必要ないからと言われる夢を、愛しているものを失う夢を、重ね重ね見るから質が悪い。
夢の中くらい、せめて優しくできないのかと無意識に涙流す。
廃れたSNSだと思っていたmixiからメッセージが届きましたとメール受信する。
ログインの方法さえ覚えてないからそのメッセージには一生お答えできません。
宙ぶらりんの言葉はいつだって、最後は自分を蝕んでいく。
例えばそれが無視できないものだったとして、諦めきれない感情をこうしてゴミ箱に捨てることが果たしてできるだろうか。

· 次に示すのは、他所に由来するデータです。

**src/rtl/split_join_macros.svh**
```systemverilog
/*
 sizing macros shared by the stream packages and the split/join datapath
 include ahead of any package or module that sizes a stream or the buffer
*/
`ifndef SPLIT_JOIN_MACROS_SVH
`define SPLIT_JOIN_MACROS_SVH

`default_nettype none

// bytes carried by one stream word and so the width of tkeep
`define DATA_BYTE_WID 8

// the payload memory holds 2**8 = 256 words
`define BUF_ADDR_WID 8

// headers are counted in whole words and may span 1 to 15 of them
`define HDR_CNT_WID 4

`default_nettype wire

`endif

```
**src/rtl/axi4s_pkg.sv**
```systemverilog
/*
 data types carried on every AXI4-Stream port of the split/join subsystem
 modules take them through a wildcard import in their header
*/
`include "split_join_macros.svh"

`default_nettype none

package axi4s_pkg;

   // ------------------------------
   // stream word types
   // ------------------------------

   // one data word holds eight bits for each byte lane
   typedef logic [`DATA_BYTE_WID*8-1:0] tdata_t;

   // one valid flag for each byte lane of tdata
   typedef logic [`DATA_BYTE_WID-1:0] tkeep_t;

endpackage

`default_nettype wire

```
**src/rtl/buffer_pkg.sv**
```systemverilog
/*
 packet buffer addressing and the header context that ties a header to its payload
 the context rides on the header stream tuser and comes back unchanged
*/
`include "split_join_macros.svh"

`default_nettype none

package buffer_pkg;

   // word address inside the payload memory
   typedef logic [`BUF_ADDR_WID-1:0] buf_ptr_t;

   // pld_ptr is the address of the first payload word of the packet
   // pld_present is low when the whole packet fitted inside its header
   typedef struct packed {
      buf_ptr_t pld_ptr;
      logic     pld_present;
   } hdr_ctx_t;

endpackage

`default_nettype wire

```
**src/rtl/axi4s_split.sv**
```systemverilog
/*
 header splitter for the in-line header path
 the first hdr_words words of each packet go out on hdr_out with their buffer context
 and every later word is written into the packet buffer on the buf stream
*/
`timescale 1ns/1ps
`include "split_join_macros.svh"

`default_nettype none

module axi4s_split
   import axi4s_pkg::*;
   import buffer_pkg::*;
(
   input  logic                    aclk,
   input  logic                    reset,
   input  tdata_t                  in_tdata,
   input  tkeep_t                  in_tkeep,
   input  logic                    in_tlast,
   input  logic                    in_tvalid,
   output logic                    in_tready,
   output tdata_t                  hdr_out_tdata,
   output tkeep_t                  hdr_out_tkeep,
   output logic                    hdr_out_tlast,
   output logic                    hdr_out_tvalid,
   input  logic                    hdr_out_tready,
   output hdr_ctx_t                hdr_out_tuser,
   output tdata_t                  buf_tdata,
   output tkeep_t                  buf_tkeep,
   output logic                    buf_tlast,
   output logic                    buf_tvalid,
   input  logic                    buf_tready,
   input  buf_ptr_t                buf_wr_ptr,
   input  logic [`HDR_CNT_WID-1:0] hdr_words
);

   typedef enum logic {HDR, PLD} state_t;

   state_t                  state;
   logic [`HDR_CNT_WID-1:0] cnt;
   logic [`HDR_CNT_WID:0]   cnt_next;
   logic [`HDR_CNT_WID-1:0] hdr_lim;
   logic [`HDR_CNT_WID-1:0] lim;
   logic                    hdr_free;
   logic                    buf_free;
   logic                    in_fire;
   logic                    last_hdr;
   logic                    hold_valid;
   tdata_t                  hold_tdata;
   tkeep_t                  hold_tkeep;

   // an output stage can take a word when it is empty or being emptied
   assign hdr_free = !hdr_out_tvalid || hdr_out_tready;
   assign buf_free = !buf_tvalid || buf_tready;
   assign in_fire  = in_tvalid && in_tready;

   // hdr_words is only looked at on the first word of a packet
   assign lim      = (state == HDR && cnt == '0) ? hdr_words : hdr_lim;
   assign cnt_next = {1'b0, cnt} + 1'b1;
   // a zero count behaves like a one word header
   assign last_hdr = in_tlast || (cnt_next >= {1'b0, lim});

   // releasing the held header word loads both output stages at once
   always_comb begin
      if (state == HDR) begin
         in_tready = hdr_free;
      end else if (hold_valid) begin
         in_tready = hdr_free && buf_free;
      end else begin
         in_tready = buf_free;
      end
   end

   // ------------------------------
   // steering and handshake state
   // ------------------------------
   always_ff @(posedge aclk) begin
      if (reset) begin
         state          <= HDR;
         cnt            <= '0;
         hdr_lim        <= '0;
         hold_valid     <= 1'b0;
         hdr_out_tvalid <= 1'b0;
         buf_tvalid     <= 1'b0;
      end else begin
         if (hdr_out_tready) hdr_out_tvalid <= 1'b0;
         if (buf_tready) buf_tvalid <= 1'b0;
         if (in_fire && state == HDR) begin
            if (cnt == '0) hdr_lim <= hdr_words;
            cnt <= last_hdr ? '0 : cnt_next[`HDR_CNT_WID-1:0];
            // the last header word of a longer packet waits for its payload pointer
            if (last_hdr && !in_tlast) begin
               hold_valid <= 1'b1;
               state      <= PLD;
            end else begin
               hdr_out_tvalid <= 1'b1;
            end
         end
         if (in_fire && state == PLD) begin
            buf_tvalid <= 1'b1;
            if (hold_valid) begin
               hold_valid     <= 1'b0;
               hdr_out_tvalid <= 1'b1;
            end
            if (in_tlast) state <= HDR;
         end
      end
   end

   // ------------------------------
   // word registers
   // ------------------------------
   always_ff @(posedge aclk) begin
      if (in_fire && state == HDR) begin
         if (last_hdr && !in_tlast) begin
            hold_tdata <= in_tdata;
            hold_tkeep <= in_tkeep;
         end else begin
            hdr_out_tdata <= in_tdata;
            hdr_out_tkeep <= in_tkeep;
            hdr_out_tlast <= in_tlast;
            // a header that ends the packet carries no payload context
            hdr_out_tuser <= hdr_ctx_t'{pld_ptr: buf_wr_ptr, pld_present: 1'b0};
         end
      end
      if (in_fire && state == PLD) begin
         buf_tdata <= in_tdata;
         buf_tkeep <= in_tkeep;
         buf_tlast <= in_tlast;
         if (hold_valid) begin
            hdr_out_tdata <= hold_tdata;
            hdr_out_tkeep <= hold_tkeep;
            hdr_out_tlast <= 1'b1;
            // a word still leaving buf this cycle lands at buf_wr_ptr, so ours goes one later
            hdr_out_tuser <= hdr_ctx_t'{pld_ptr: buf_wr_ptr + buf_ptr_t'(buf_tvalid),
                                        pld_present: 1'b1};
         end
      end
   end

   // the header processor must see a stalled word unchanged until it takes it
   a_hdr_stable: assert property (@(posedge aclk) disable iff (reset)
      hdr_out_tvalid && !hdr_out_tready |=> hdr_out_tvalid && $stable(hdr_out_tdata)
         && $stable(hdr_out_tkeep) && $stable(hdr_out_tlast) && $stable(hdr_out_tuser));

endmodule

`default_nettype wire

```
**config.mk**
```make
export PLATFORM = sky130hd
export DESIGN_NAME = axi4s_split
export DESIGN_NICKNAME = d
export VERILOG_FILES = /design/src/rtl/axi4s_pkg.sv /design/src/rtl/buffer_pkg.sv /design/src/rtl/axi4s_split.sv
export VERILOG_INCLUDE_DIRS = /design/src /design/src/rtl
export SDC_FILE = /design/constraint.sdc
export NUM_CORES = 1
export LEC_CHECK = 0
export BUFFER_PORTS_ARGS = -buffer_cell sky130_fd_sc_hd__buf_2
export CAP_MARGIN = 20
export CORE_ASPECT_RATIO = 2
export CORE_MARGIN = 3
export CORE_UTILIZATION = 40
export CTS_CLUSTER_SIZE = 30
export DETAILED_ROUTE_END_ITERATION = 16
export HOLD_SLACK_MARGIN = 0.12
export PLACE_DENSITY_LB_ADDON = 0.25
export SLEW_MARGIN = 0
export SYNTH_ARGS = -nofsm -noshare
export SYNTH_HDL_FRONTEND = slang
export SYNTH_SLANG_ARGS = --single-unit
```
**constraint.sdc**
```tcl
create_clock -name aclk -period 9.66 [get_ports aclk]
set_clock_uncertainty 0.15 [all_clocks]
set_input_delay 0.966 -clock aclk [delete_from_list [all_inputs] [get_ports aclk]]
set_output_delay 0.966 -clock aclk [all_outputs]
set_load 0.03 [all_outputs]
```
==> impl_metrics.tcl <==
set metrics [dict create \
    final_cell_mix "247 x buf_2, 145 x edfxtp_1, 94 x dfxtp_1, 81 x inv_1, 76 x a22oi_1" \
    synthFlopType "edfxtp_1" \
    period_share_pct 41.19 \
    initial_utilization_pct 40.82 \
    synth_top_family_by_area "compound AO/OA/AOI/OAI gates" \
    fmax_ghz 0.2513 \
    grt_max_degree 78 \
    crit_path_end_kind "flop" \
    design.core.area_um2 21020 \
    area_growth_pct 24.18 \
    worstPathArrival_ns 3.94 \
    final_antenna_net_count 0 \
    setup_violations 0 \
    critPathSlowestCell "and3_4" \
    antenna_found_initial 0 \
    synth_cells 606 \
    crit_path_frequent_cell "ha_1" \
    ir_worst_vdd_uv 153.4 \
    hold_path_class "reg2reg" \
    crit_chain "inv_1 -> ha_1 -> nor4b_2 -> mux2_2 -> ha_1 -> nand2b_4 -> a2111oi_2 -> o21ai_1 -> and3_4" \
    cts_setup_buffers 0 \
    synth_edf_count 145 \
    rows 75 \
    cts_tree "done" \
    critPathLaunchType "flop" \
    cpPeakStageDelay_ns 0.90 \
    vias 5625 \
    hold_path_depth 2 \
    status "finished clean" \
    clkSlewWorstSetupHoldPaths_ns 0.06 \
    hold_viol 0 \
    rsz0062_at_grt "false" \
    nets 947 \
    p_leak_nw 4.419 \
    relSlewSlack_pct 30.23 \
    clockBufferDepth 3 \
    register_area_um2 6236 \
    fp.dieW_um 109.6 \
    layout.cells.most_common "buf_2" \
    synth_xor_area_share_pct 0.3062 \
    track_usage_pct 16.54 \
    fillers 1956 \
    diodes 0 \
    synth-compound-area-share_pct 15.46 \
    synth_area_leaders "edfxtp_1 51%, dfxtp_1 22%, a22oi_1 6.6%" \
    worstMarginPinSlew_ns 1.047 \
    crit_type "reg2reg" \
    io_pins 248 \
    viasPerCell 4.969 \
    fp.dieArea_um2 23350 \
    wirelength_um 19770 \
    gp_congestion 0.8005 \
    synth_largest_area_cell "edfxtp_1" \
    cts_made_buffers 21 \
    dpl_worst_slack_ns 5.688 \
    drcViolationCount 0 \
    cp_max_fo 73 \
    synth-seq-cells 239 \
    syn_nets 704 \
    cts_resized 0 \
    cts_root_buf "clkbuf_16" \
    dpl.hpwl_um 13550 \
    hold_slack_ns 0.3002 \
    synth.top_cell.area_share_pct 50.74 \
    yosysWarnings 0 \
    clk_latency_ns 0.50 \
    synthAdderAreaFrac_pct 1.167 \
    grt_pass1_wl_um 30010 \
    grt_overflow_total 0 \
    cts_htree_levels 1 \
    dr.pass1.iters 4 \
    synthMuxAreaShare_pct 0.9478 \
    grt_pass1_vias 5542 \
    postCtsHoldBufs 0 \
    synth_cell_types 53 \
    cts.sinks 239 \
    multi_input_area_um2 1837 \
    power_density_nw_per_um2 236.9 \
    synth.cell_area_um2 8581 \
    die_y_um 213.1 \
    cp.required_ns 9.62 \
    drv_slew 0 \
    async_flop_share_pct 0 \
    synthSimpleGateAreaFrac_pct 3.193 \
    postSynthAreaPerCell_um2 14.16 \
    tns_ns 0 \
    period_needed_ns 3.979 \
    max_cap_viol_count 0 \
    drive_above_1_share_pct 36.85 \
    yosysSeqAreaShare_pct 72.67 \
    ff2ff_path_depth 9 \
    port_buffers 247 \
    drt_iter0_markers 247 \
    fin_ws_ns 5.681 \
    drt-wirelength-per-cell_um 17.47 \
]
[stage by stage]
step                cells  utilization (%)  total power [mW]  area [um^2]
floorplan             606                -             1.572         8581
global placement     1095            47.48             1.719         9980
detailed placement   1095            47.48             1.726         9980
CTS                  1132            50.69             2.560        10660
global route         1132            50.69             2.635        10660
finish               1132            50.69             2.524        10660
[cell type report]
class | instances | share of cell area, %
Clock buffer | 24 | 5.237
Multi-Input combinational cell | 255 | 17.24
Tap cell | 269 | 3.159
Sequential cell | 239 | 58.53
Timing Repair Buffer | 251 | 11.88
Inverter | 81 | 2.853
Clock inverter | 13 | 1.104
[metal layers]
metal	wire length [um]	track usage, %	vias up
met5	0	0	-
met4	740	7.749	0
met3	1023	2.269	46
met2	10770	29.71	176
met1	7234	19.05	2705
li1	-	-	2698
[cells by family after synthesis]
family | count (synthesis)
AOI/OAI and AO/OA | 186
xor gates and xnor gates | 3
adders and majority gates | 8
buffers and inverters | 112
DFF | 239
muxes | 8
and+or+nand+nor | 50
[flip-flops by register name (all words and copies together) (netlist names)]
register / flops
buf_tdata: 64
buf_tkeep: 8
buf_tlast: 1
buf_tvalid: 1
cnt: 4
hdr_lim: 4
hdr_out_tdata: 64
hdr_out_tkeep: 8
hdr_out_tlast: 1
hdr_out_tuser: 9
hdr_out_tvalid: 1
hold_tdata: 64
hold_tkeep: 8
hold_valid: 1
state: 1
[power by group]
part / internal [mW] / leakage [nW] / total [mW] / switching, mW
Sequential: 1.18 / 2.10 / 1.22 / 0.0425
Clock: 0.470 / 0.334 / 0.829 / 0.359
Combinational: 0.136 / 1.99 / 0.471 / 0.335
[worst max-delay path: cells and delay by family (launching register included)]
kind | cells | cell delay, ns
compound gates | 2 | 0.49
fa+ha+maj | 2 | 0.40
buf+inv | 1 | 0.08
flops | 1 | 0.37
mux | 1 | 0.41
simple gates | 3 | 1.58
[path summary, 6_finish.rpt]
kind                       endpoint         startpoint  slack [ns]
setup reg to reg     hold_tdata[14]             cnt[0]        5.68
setup / recovery     hold_tdata[14]             cnt[0]        5.68
hold / removal    hdr_out_tdata[24]  hdr_out_tdata[24]        0.30
hold reg to reg   hdr_out_tdata[24]  hdr_out_tdata[24]        0.30
[cell usage after synthesis, drive strengths merged, types with 3 or more instances]
library cell,instances
a21oi,5
a22oi,76
and3,6
buf,23
clkbuf,8
dfxtp,94
edfxtp,145
ha,8
inv,81
mux2i,7
nand2,11
nand2b,3
nand3,5
nor2,14
nor2b,3
o21a,3
o21ai,82
(Power assumes the default switching activity.)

大事なものを目の前にして、堕ちていく心臓と病んでいく思考回路をどうか許してほしい。
東京の空は星が見えない。
ベランダで一本百円もしない缶チューハイを飲んでいたって、真っ暗にはなれない。
半分飲んで、水分量に気持ち悪くなって三階から中身を捨てる。
重かった中身は即座に空っぽになって、安いな、って缶を潰す。
泣き虫は嫌われるし、誰も必要としてないからこっそり空気に同化させる。
心の穴はどうせセックスなんかでは埋まらないのに、それでしか留めておけないから、求めて溺れてそのまま愛した。

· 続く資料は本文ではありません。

--- src/xif_pkg.sv ---
`default_nettype none

package xif_pkg;

  // Operand width of the integer datapath
  localparam int unsigned DataWidth = 32;

  // Width of a raw instruction word
  localparam int unsigned InstrWidth = 32;

  // Major opcode owned by the accelerator
  localparam logic [6:0] OPCODE_CUSTOM0 = 7'b0001011;

  // Operation select carried in funct3
  localparam logic [2:0] FUNCT3_ADD3 = 3'd0;
  localparam logic [2:0] FUNCT3_MIN  = 3'd1;
  localparam logic [2:0] FUNCT3_MAX  = 3'd2;
  localparam logic [2:0] FUNCT3_ROL  = 3'd3;
  localparam logic [2:0] FUNCT3_ROLI = 3'd4;

  // Two views of the same instruction word
  typedef union packed {
    // R4 format, used by the three-source add and the register ops
    struct packed {
      logic [4:0] rs3;
      logic [1:0] funct2;
      logic [4:0] rs2;
      logic [4:0] rs1;
      logic [2:0] funct3;
      logic [4:0] rd;
      logic [6:0] opcode;
    } r4;
    // I format, only the immediate rotate
    struct packed {
      logic [11:0] imm12;
      logic [4:0]  rs1;
      logic [2:0]  funct3;
      logic [4:0]  rd;
      logic [6:0]  opcode;
    } i;
  } xinstr_u;

  // One queue slot holds the instruction word and all three operands
  localparam int unsigned EntryWidth = InstrWidth + 3 * DataWidth;

endpackage

`default_nettype wire
--- src/xif_acc_wrapper.sv ---
`timescale 1ns/1ps
`default_nettype none

module xif_acc_wrapper
  import xif_pkg::*;
#(
  parameter int unsigned QueueDepth = 4
) (
  input  logic                      clk_i,
  input  logic                      rst_n_i,

  // X-request channel
  input  logic                      x_q_valid_i,
  output logic                      x_q_ready_o,
  input  logic [InstrWidth-1:0]     x_q_instr_data_i,
  input  logic [2:0][DataWidth-1:0] x_q_rs_i,
  input  logic [2:0]                x_q_rs_valid_i,
  output logic                      x_k_accept_o,
  output logic                      x_k_writeback_o,

  // X-response channel
  output logic                      x_p_valid_o,
  input  logic                      x_p_ready_i,
  output logic [4:0]                x_p_rd_o,
  output logic [DataWidth-1:0]      x_p_data_o
);

  // Predecoder to queue
  logic                      push_valid;
  logic [InstrWidth-1:0]     push_instr;
  logic [2:0][DataWidth-1:0] push_rs;
  logic                      full;

  // Queue to accelerator
  logic                      pop_valid;
  logic                      pop_ready;
  logic [InstrWidth-1:0]     pop_instr;
  logic [2:0][DataWidth-1:0] pop_rs;

  xif_predecoder u_predecoder (
    .x_q_valid_i     (x_q_valid_i),
    .x_q_ready_o     (x_q_ready_o),
    .x_q_instr_data_i(x_q_instr_data_i),
    .x_q_rs_i        (x_q_rs_i),
    .x_q_rs_valid_i  (x_q_rs_valid_i),
    .x_k_accept_o    (x_k_accept_o),
    .x_k_writeback_o (x_k_writeback_o),
    .full_i          (full),
    .push_valid_o    (push_valid),
    .push_instr_o    (push_instr),
    .push_rs_o       (push_rs)
  );

  xif_instr_queue #(
    .Depth(QueueDepth)
  ) u_queue (
    .clk_i       (clk_i),
    .rst_n_i     (rst_n_i),
    .push_valid_i(push_valid),
    .push_instr_i(push_instr),
    .push_rs_i   (push_rs),
    .full_o      (full),
    .pop_valid_o (pop_valid),
    .pop_ready_i (pop_ready),
    .pop_instr_o (pop_instr),
    .pop_rs_o    (pop_rs)
  );

  xif_alu_unit u_alu (
    .clk_i      (clk_i),
    .rst_n_i    (rst_n_i),
    .pop_valid_i(pop_valid),
    .pop_ready_o(pop_ready),
    .pop_instr_i(pop_instr),
    .pop_rs_i   (pop_rs),
    .x_p_valid_o(x_p_valid_o),
    .x_p_ready_i(x_p_ready_i),
    .x_p_rd_o   (x_p_rd_o),
    .x_p_data_o (x_p_data_o)
  );

endmodule

`default_nettype wire

--- src/xif_alu_unit.sv ---
`timescale 1ns/1ps
`default_nettype none

module xif_alu_unit
  import xif_pkg::*;
(
  input  logic                      clk_i,
  input  logic                      rst_n_i,

  // Head of the instruction queue
  input  logic                      pop_valid_i,
  output logic                      pop_ready_o,
  input  logic [InstrWidth-1:0]     pop_instr_i,
  input  logic [2:0][DataWidth-1:0] pop_rs_i,

  // X-response channel to the core
  output logic                      x_p_valid_o,
  input  logic                      x_p_ready_i,
  output logic [4:0]                x_p_rd_o,
  output logic [DataWidth-1:0]      x_p_data_o
);

  localparam int unsigned ShWidth = $clog2(DataWidth);

  xinstr_u              instr;
  logic [DataWidth-1:0] rs1;
  logic [DataWidth-1:0] rs2;
  logic [DataWidth-1:0] rs3;
  logic [DataWidth-1:0] result;
  logic                 pop_en;

  logic                 out_valid_q;
  logic [4:0]           out_rd_q;
  logic [DataWidth-1:0] out_data_q;

  // Rotate by doubling the word, the upper half is the result
  function automatic logic [DataWidth-1:0] rotl(input logic [DataWidth-1:0] a,
                                                input logic [ShWidth-1:0]   sh);
    logic [2*DataWidth-1:0] dbl;
    dbl = {a, a} << sh;
    return dbl[2*DataWidth-1 -: DataWidth];
  endfunction

  assign instr = pop_instr_i;
  assign rs1   = pop_rs_i[0];
  assign rs2   = pop_rs_i[1];
  assign rs3   = pop_rs_i[2];

  always_comb begin
    case (instr.r4.funct3)
      FUNCT3_ADD3: result = rs1 + rs2 + rs3;
      FUNCT3_MIN:  result = ($signed(rs1) < $signed(rs2)) ? rs1 : rs2;
      FUNCT3_MAX:  result = ($signed(rs1) < $signed(rs2)) ? rs2 : rs1;
      FUNCT3_ROL:  result = rotl(rs1, rs2[ShWidth-1:0]);
      // Shift amount from the I-format immediate
      FUNCT3_ROLI: result = rotl(rs1, instr.i.imm12[ShWidth-1:0]);
      default:     result = '0;
    endcase
  end

  // Take a new entry when the output stage is empty or draining now
  assign pop_ready_o = ~out_valid_q | x_p_ready_i;
  assign pop_en      = pop_valid_i & pop_ready_o;

  always_ff @(posedge clk_i or negedge rst_n_i) begin
    if (!rst_n_i) begin
      out_valid_q <= 1'b0;
    end else if (pop_en) begin
      out_valid_q <= 1'b1;
    end else if (x_p_ready_i) begin
      out_valid_q <= 1'b0;
    end
  end

  // Payload only moves on a pop, so it holds under back-pressure
  always_ff @(posedge clk_i) begin
    if (pop_en) begin
      out_rd_q   <= instr.r4.rd;
      out_data_q <= result;
    end
  end

  assign x_p_valid_o = out_valid_q;
  assign x_p_rd_o    = out_rd_q;
  assign x_p_data_o  = out_data_q;

endmodule

`default_nettype wire

--- src/xif_instr_queue.sv ---
`timescale 1ns/1ps
`default_nettype none

module xif_instr_queue
  import xif_pkg::*;
#(
  parameter int unsigned Depth = 4
) (
  input  logic                      clk_i,
  input  logic                      rst_n_i,

  // Write side, fed by the predecoder
  input  logic                      push_valid_i,
  input  logic [InstrWidth-1:0]     push_instr_i,
  input  logic [2:0][DataWidth-1:0] push_rs_i,
  output logic                      full_o,

  // Read side, drained by the accelerator
  output logic                      pop_valid_o,
  input  logic                      pop_ready_i,
  output logic [InstrWidth-1:0]     pop_instr_o,
  output logic [2:0][DataWidth-1:0] pop_rs_o
);

  localparam int unsigned PtrWidth = (Depth > 1) ? $clog2(Depth) : 1;
  localparam int unsigned CntWidth = $clog2(Depth + 1);

  logic [EntryWidth-1:0] mem_q [Depth];
  logic [EntryWidth-1:0] head_entry;
  logic [PtrWidth-1:0]   wr_ptr_q;
  logic [PtrWidth-1:0]   rd_ptr_q;
  logic [CntWidth-1:0]   count_q;
  logic                  push_en;
  logic                  pop_en;

  // Pointer advance with explicit wrap, so any depth works
  function automatic logic [PtrWidth-1:0] ptr_next(input logic [PtrWidth-1:0] ptr);
    logic [PtrWidth-1:0] nxt;
    if (ptr == PtrWidth'(Depth - 1)) begin
      nxt = '0;
    end else begin
      nxt = ptr + 1'b1;
    end
    return nxt;
  endfunction

  assign full_o      = (count_q == CntWidth'(Depth));
  assign pop_valid_o = (count_q != '0);
  assign push_en     = push_valid_i & ~full_o;
  assign pop_en      = pop_valid_o & pop_ready_i;

  always_ff @(posedge clk_i or negedge rst_n_i) begin
    if (!rst_n_i) begin
      wr_ptr_q <= '0;
      rd_ptr_q <= '0;
      count_q  <= '0;
    end else begin
      if (push_en) begin
        wr_ptr_q <= ptr_next(wr_ptr_q);
      end
      if (pop_en) begin
        rd_ptr_q <= ptr_next(rd_ptr_q);
      end
      // Simultaneous push and pop leaves occupancy unchanged
      case ({push_en, pop_en})
        2'b10:   count_q <= count_q + 1'b1;
        2'b01:   count_q <= count_q - 1'b1;
        default: count_q <= count_q;
      endcase
    end
  end

  // Storage array
  always_ff @(posedge clk_i) begin
    if (push_en) begin
      mem_q[wr_ptr_q] <= {push_instr_i, push_rs_i};
    end
  end

  assign head_entry  = mem_q[rd_ptr_q];
  assign pop_instr_o = head_entry[EntryWidth-1 -: InstrWidth];
  assign pop_rs_o    = head_entry[3*DataWidth-1:0];

endmodule

`default_nettype wire

--- src/xif_predecoder.sv ---
`timescale 1ns/1ps
`default_nettype none

module xif_predecoder
  import xif_pkg::*;
(
  // X-request channel from the core
  input  logic                      x_q_valid_i,
  output logic                      x_q_ready_o,
  input  logic [InstrWidth-1:0]     x_q_instr_data_i,
  input  logic [2:0][DataWidth-1:0] x_q_rs_i,
  input  logic [2:0]                x_q_rs_valid_i,
  output logic                      x_k_accept_o,
  output logic                      x_k_writeback_o,

  // Push side of the instruction queue
  input  logic                      full_i,
  output logic                      push_valid_o,
  output logic [InstrWidth-1:0]     push_instr_o,
  output logic [2:0][DataWidth-1:0] push_rs_o
);

  xinstr_u    instr;
  logic       accept;
  logic [2:0] rs_needed;
  logic       operands_ready;
  logic       can_push;

  assign instr = x_q_instr_data_i;

  // Decode opcode and funct3, build the mask of operands the op reads
  always_comb begin
    accept    = 1'b0;
    rs_needed = 3'b000;
    if (instr.r4.opcode == OPCODE_CUSTOM0) begin
      case (instr.r4.funct3)
        FUNCT3_ADD3: begin
          accept    = 1'b1;
          rs_needed = 3'b111;
        end
        FUNCT3_MIN, FUNCT3_MAX, FUNCT3_ROL: begin
          accept    = 1'b1;
          rs_needed = 3'b011;
        end
        FUNCT3_ROLI: begin
          accept    = 1'b1;
          rs_needed = 3'b001;
        end
        default: begin
          accept    = 1'b0;
          rs_needed = 3'b000;
        end
      endcase
    end
  end

  // Unneeded operands count as ready
  assign operands_ready = &(x_q_rs_valid_i | ~rs_needed);
  assign can_push       = operands_ready & ~full_i;

  // Foreign instructions complete at once and never reach the queue
  assign x_q_ready_o     = ~accept | can_push;
  assign x_k_accept_o    = accept;
  assign x_k_writeback_o = accept;

  // Push exactly in the transfer cycle of an accepted instruction
  assign push_valid_o = x_q_valid_i & accept & can_push;
  assign push_instr_o = x_q_instr_data_i;
  assign push_rs_o    = x_q_rs_i;

endmodule

`default_nettype wire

ほんの一瞬だけのここにいる慈しみだけで震えるその手を背中に回して、体温を感じて存在を抱き締めて、手放したくない、私のものにならない体。
愛されたいのは誰しも一緒で、求められている安心感だけで眠りにつけたら、不眠症なんかではきっと悩まされないだろうに。
煙は空に広がって、消えて、匂いだけが、まるで忘れさせないかのように残る。
吸った煙草からは数日前に交わしたあの人のキスの味がした。